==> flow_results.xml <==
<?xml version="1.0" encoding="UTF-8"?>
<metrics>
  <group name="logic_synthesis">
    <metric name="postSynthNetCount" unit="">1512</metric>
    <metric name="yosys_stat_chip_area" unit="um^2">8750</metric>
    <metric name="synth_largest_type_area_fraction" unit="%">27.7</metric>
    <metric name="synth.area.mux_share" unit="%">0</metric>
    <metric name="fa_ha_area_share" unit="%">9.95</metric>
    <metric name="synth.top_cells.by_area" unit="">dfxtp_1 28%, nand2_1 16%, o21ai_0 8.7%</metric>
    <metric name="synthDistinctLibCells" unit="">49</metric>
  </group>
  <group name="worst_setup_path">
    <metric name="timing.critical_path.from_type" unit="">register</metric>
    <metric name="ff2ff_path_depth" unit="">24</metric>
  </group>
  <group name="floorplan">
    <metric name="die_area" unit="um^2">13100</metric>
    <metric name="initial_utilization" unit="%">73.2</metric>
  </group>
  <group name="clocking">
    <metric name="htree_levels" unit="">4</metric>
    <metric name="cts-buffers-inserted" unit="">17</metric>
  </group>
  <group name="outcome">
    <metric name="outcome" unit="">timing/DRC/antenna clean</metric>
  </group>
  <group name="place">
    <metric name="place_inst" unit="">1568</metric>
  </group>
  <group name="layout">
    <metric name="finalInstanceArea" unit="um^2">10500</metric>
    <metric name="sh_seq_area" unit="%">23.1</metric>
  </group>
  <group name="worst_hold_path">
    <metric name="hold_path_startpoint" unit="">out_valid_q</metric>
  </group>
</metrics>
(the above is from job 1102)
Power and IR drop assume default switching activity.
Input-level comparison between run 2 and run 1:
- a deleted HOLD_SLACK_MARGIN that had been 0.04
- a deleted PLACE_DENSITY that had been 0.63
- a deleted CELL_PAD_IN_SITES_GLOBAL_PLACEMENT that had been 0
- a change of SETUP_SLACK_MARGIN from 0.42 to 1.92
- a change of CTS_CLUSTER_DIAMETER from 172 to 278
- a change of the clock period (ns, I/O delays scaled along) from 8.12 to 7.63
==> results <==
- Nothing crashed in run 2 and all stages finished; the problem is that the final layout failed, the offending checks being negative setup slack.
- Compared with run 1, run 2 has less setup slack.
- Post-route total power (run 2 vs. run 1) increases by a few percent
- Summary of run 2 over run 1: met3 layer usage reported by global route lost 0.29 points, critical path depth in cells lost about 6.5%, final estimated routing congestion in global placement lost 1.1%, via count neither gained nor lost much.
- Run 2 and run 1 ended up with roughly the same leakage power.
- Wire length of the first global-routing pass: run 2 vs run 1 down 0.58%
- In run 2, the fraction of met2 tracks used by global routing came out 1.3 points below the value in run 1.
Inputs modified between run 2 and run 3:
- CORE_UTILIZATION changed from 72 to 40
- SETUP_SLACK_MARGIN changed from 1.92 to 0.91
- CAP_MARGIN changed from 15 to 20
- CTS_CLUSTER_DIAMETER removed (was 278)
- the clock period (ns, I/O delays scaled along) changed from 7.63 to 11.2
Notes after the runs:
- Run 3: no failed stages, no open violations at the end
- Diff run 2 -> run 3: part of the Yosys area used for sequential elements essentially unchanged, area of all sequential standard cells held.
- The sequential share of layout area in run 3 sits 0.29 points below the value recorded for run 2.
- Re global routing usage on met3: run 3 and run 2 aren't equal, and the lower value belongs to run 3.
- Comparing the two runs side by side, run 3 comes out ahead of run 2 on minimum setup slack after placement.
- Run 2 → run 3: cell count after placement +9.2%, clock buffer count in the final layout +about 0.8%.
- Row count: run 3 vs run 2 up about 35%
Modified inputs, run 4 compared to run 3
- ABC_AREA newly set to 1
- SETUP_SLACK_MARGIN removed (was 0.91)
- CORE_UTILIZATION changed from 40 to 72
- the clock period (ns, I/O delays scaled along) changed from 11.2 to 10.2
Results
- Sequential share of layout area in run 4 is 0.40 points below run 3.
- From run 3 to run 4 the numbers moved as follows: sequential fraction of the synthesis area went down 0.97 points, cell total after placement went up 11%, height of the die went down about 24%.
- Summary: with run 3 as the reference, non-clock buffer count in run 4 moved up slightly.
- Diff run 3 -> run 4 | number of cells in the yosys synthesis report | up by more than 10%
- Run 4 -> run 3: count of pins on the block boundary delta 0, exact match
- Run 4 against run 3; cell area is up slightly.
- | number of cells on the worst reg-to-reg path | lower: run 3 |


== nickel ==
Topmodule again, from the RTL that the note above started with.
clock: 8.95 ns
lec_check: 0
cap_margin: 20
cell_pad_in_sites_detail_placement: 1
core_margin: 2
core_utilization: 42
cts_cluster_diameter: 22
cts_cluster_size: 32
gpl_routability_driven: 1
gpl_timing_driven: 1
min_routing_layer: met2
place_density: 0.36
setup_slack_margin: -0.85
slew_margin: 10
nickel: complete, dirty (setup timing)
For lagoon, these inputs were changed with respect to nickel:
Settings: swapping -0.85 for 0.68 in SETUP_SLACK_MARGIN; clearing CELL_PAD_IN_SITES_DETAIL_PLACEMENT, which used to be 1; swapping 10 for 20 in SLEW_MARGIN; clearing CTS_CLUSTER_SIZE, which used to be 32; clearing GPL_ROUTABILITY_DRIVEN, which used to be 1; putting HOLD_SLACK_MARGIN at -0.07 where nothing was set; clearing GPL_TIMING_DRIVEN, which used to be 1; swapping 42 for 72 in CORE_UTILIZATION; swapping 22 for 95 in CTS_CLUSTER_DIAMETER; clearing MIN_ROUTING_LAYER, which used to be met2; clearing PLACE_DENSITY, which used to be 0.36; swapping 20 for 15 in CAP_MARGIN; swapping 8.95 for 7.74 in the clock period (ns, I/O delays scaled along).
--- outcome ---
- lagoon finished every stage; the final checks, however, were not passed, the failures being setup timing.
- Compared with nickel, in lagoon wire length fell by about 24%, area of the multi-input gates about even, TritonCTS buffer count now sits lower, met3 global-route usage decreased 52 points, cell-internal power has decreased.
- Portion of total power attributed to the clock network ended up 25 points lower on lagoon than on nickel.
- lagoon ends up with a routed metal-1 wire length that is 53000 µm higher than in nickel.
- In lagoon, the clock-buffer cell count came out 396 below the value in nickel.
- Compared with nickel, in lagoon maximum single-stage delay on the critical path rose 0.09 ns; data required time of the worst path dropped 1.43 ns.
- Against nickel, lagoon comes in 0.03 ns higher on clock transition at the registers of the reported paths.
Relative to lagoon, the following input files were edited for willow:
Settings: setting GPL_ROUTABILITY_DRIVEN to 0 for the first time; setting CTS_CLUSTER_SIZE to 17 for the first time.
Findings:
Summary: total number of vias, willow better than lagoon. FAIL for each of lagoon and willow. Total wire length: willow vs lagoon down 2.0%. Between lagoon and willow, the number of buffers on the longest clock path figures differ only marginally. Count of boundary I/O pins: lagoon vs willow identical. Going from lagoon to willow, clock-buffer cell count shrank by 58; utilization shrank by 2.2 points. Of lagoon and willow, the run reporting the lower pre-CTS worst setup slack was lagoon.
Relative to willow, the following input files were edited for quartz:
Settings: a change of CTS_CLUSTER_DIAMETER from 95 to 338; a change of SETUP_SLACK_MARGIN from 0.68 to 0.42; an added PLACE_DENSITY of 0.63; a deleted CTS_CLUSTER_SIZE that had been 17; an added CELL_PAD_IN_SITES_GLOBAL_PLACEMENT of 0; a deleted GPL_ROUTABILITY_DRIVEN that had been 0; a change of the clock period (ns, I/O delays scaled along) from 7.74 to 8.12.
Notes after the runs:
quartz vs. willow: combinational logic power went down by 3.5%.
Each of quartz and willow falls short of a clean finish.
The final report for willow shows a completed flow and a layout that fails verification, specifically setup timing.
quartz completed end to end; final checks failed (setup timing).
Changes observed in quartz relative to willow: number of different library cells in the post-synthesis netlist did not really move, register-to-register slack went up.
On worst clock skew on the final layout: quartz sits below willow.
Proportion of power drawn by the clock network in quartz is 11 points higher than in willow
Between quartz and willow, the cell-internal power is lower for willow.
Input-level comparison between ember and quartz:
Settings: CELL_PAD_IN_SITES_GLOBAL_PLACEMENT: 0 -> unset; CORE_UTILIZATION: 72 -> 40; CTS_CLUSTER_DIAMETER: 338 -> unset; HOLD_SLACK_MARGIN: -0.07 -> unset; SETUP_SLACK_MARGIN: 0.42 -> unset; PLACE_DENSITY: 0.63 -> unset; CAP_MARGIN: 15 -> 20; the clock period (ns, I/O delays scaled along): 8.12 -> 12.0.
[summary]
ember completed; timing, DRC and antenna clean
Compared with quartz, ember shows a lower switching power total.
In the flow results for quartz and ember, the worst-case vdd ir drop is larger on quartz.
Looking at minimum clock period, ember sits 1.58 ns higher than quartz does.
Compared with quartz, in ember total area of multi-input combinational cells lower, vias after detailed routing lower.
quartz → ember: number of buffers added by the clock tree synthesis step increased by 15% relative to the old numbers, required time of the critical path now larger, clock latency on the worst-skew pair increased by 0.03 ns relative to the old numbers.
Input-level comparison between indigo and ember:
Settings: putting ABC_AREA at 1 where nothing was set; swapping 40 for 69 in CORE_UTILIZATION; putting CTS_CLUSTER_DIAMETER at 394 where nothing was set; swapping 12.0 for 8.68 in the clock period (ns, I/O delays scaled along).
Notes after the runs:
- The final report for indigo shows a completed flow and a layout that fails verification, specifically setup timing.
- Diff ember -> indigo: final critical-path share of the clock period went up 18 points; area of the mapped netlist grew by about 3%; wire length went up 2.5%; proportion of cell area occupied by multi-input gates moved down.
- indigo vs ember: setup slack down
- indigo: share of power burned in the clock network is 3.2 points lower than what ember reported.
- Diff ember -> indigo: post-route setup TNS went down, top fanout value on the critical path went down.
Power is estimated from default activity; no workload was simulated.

+++

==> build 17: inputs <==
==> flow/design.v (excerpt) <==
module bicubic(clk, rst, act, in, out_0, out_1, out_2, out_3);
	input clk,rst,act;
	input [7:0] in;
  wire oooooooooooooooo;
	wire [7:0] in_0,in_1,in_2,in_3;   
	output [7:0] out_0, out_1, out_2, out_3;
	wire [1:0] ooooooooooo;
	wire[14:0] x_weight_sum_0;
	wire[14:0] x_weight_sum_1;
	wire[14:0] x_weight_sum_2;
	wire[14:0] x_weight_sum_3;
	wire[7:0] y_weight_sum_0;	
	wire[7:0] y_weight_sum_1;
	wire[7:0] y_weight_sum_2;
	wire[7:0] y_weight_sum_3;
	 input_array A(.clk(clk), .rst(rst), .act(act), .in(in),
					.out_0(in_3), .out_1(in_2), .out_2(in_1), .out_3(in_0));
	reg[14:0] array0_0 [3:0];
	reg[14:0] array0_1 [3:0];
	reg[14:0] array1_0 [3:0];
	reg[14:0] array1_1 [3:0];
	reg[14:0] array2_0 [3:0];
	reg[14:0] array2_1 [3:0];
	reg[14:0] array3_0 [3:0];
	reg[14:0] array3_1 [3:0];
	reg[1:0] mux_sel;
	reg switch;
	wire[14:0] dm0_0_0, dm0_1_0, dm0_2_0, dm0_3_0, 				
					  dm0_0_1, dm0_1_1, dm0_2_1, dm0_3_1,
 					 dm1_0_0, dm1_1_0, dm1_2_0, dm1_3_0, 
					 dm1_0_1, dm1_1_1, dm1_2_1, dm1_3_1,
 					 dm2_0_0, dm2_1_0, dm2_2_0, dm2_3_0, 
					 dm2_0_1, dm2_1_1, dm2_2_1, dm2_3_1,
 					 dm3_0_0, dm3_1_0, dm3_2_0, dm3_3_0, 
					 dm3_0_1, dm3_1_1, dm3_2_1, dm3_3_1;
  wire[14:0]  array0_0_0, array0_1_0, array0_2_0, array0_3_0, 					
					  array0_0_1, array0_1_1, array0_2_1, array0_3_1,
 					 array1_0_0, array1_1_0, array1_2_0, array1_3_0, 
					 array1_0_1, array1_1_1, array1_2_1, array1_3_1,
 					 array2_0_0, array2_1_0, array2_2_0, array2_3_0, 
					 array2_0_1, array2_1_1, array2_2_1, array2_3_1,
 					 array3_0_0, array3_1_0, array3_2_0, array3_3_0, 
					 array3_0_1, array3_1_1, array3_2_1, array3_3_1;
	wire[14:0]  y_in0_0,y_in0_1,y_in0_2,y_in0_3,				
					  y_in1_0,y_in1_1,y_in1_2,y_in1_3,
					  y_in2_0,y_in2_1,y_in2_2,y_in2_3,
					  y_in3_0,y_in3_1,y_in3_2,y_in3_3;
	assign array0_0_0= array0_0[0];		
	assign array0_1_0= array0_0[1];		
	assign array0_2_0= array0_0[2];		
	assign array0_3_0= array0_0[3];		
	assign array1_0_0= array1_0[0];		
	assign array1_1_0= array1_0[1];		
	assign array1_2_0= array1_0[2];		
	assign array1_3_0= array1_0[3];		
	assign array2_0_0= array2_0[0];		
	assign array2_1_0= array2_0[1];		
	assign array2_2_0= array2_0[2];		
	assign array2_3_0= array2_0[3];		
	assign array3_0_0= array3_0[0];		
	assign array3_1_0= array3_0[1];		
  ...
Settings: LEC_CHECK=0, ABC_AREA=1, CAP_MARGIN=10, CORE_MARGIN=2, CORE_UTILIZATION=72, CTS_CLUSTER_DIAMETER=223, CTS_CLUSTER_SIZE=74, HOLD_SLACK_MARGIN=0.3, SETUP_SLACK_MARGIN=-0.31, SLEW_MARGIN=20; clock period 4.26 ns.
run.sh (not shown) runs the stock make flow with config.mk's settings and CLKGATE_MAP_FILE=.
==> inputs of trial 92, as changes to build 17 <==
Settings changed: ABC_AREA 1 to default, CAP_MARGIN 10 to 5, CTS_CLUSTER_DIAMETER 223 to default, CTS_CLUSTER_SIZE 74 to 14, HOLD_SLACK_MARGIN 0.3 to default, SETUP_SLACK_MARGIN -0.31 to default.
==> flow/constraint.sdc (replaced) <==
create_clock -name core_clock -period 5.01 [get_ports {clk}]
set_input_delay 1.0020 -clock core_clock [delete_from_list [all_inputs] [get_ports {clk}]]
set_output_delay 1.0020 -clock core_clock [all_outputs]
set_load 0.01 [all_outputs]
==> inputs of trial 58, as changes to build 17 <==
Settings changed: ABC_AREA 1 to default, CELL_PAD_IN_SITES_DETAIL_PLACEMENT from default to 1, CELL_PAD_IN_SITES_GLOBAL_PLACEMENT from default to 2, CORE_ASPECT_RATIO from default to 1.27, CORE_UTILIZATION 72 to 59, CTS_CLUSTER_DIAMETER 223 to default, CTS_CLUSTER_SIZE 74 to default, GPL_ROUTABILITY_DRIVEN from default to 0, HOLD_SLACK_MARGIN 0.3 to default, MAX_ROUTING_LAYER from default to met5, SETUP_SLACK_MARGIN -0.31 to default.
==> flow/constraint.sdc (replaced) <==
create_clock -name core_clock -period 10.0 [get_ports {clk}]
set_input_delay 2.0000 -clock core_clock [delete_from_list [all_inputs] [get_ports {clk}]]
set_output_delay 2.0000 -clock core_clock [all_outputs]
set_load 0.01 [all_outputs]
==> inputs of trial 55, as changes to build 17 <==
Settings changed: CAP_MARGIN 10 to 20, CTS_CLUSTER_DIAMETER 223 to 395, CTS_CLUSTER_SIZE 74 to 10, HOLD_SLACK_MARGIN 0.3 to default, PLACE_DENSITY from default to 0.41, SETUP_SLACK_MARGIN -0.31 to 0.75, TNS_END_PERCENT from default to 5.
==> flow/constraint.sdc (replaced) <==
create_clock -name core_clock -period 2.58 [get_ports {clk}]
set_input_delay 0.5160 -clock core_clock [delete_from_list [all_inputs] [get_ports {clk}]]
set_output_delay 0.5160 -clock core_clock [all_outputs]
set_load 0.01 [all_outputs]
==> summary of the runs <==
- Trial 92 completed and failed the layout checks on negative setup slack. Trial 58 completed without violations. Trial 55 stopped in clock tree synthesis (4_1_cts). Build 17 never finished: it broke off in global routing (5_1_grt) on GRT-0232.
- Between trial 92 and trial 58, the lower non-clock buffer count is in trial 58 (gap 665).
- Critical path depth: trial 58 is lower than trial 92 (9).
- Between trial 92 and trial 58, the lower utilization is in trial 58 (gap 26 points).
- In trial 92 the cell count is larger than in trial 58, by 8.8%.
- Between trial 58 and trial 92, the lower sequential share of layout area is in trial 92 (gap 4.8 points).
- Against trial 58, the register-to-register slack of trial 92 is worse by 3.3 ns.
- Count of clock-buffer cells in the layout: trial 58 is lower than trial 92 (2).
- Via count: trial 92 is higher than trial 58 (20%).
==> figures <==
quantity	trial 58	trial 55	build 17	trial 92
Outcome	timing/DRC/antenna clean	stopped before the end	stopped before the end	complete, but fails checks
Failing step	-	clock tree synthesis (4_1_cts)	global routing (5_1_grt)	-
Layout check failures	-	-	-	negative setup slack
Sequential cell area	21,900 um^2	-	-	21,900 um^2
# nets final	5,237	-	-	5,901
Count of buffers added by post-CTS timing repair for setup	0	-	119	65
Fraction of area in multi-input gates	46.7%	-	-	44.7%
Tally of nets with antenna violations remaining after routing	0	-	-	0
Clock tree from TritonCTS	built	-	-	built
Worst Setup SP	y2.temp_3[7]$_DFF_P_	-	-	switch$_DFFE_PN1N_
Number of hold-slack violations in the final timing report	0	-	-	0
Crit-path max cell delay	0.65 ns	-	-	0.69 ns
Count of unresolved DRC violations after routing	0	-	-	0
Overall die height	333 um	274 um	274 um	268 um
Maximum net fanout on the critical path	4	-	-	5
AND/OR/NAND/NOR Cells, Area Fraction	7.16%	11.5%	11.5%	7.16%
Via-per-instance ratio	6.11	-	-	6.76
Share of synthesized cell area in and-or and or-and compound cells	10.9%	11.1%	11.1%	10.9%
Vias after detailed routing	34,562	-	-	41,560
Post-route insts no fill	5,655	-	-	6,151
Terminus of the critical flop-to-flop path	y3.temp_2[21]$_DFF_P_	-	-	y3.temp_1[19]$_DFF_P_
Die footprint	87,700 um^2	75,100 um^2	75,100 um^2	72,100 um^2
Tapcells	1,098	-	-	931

+++

Exercise instructions: When a line in the material above contains the word "comparison", copy that line out.

Completed task:
Input-level comparison between run 2 and run 1:
Input-level comparison between ember and quartz:
Input-level comparison between indigo and ember:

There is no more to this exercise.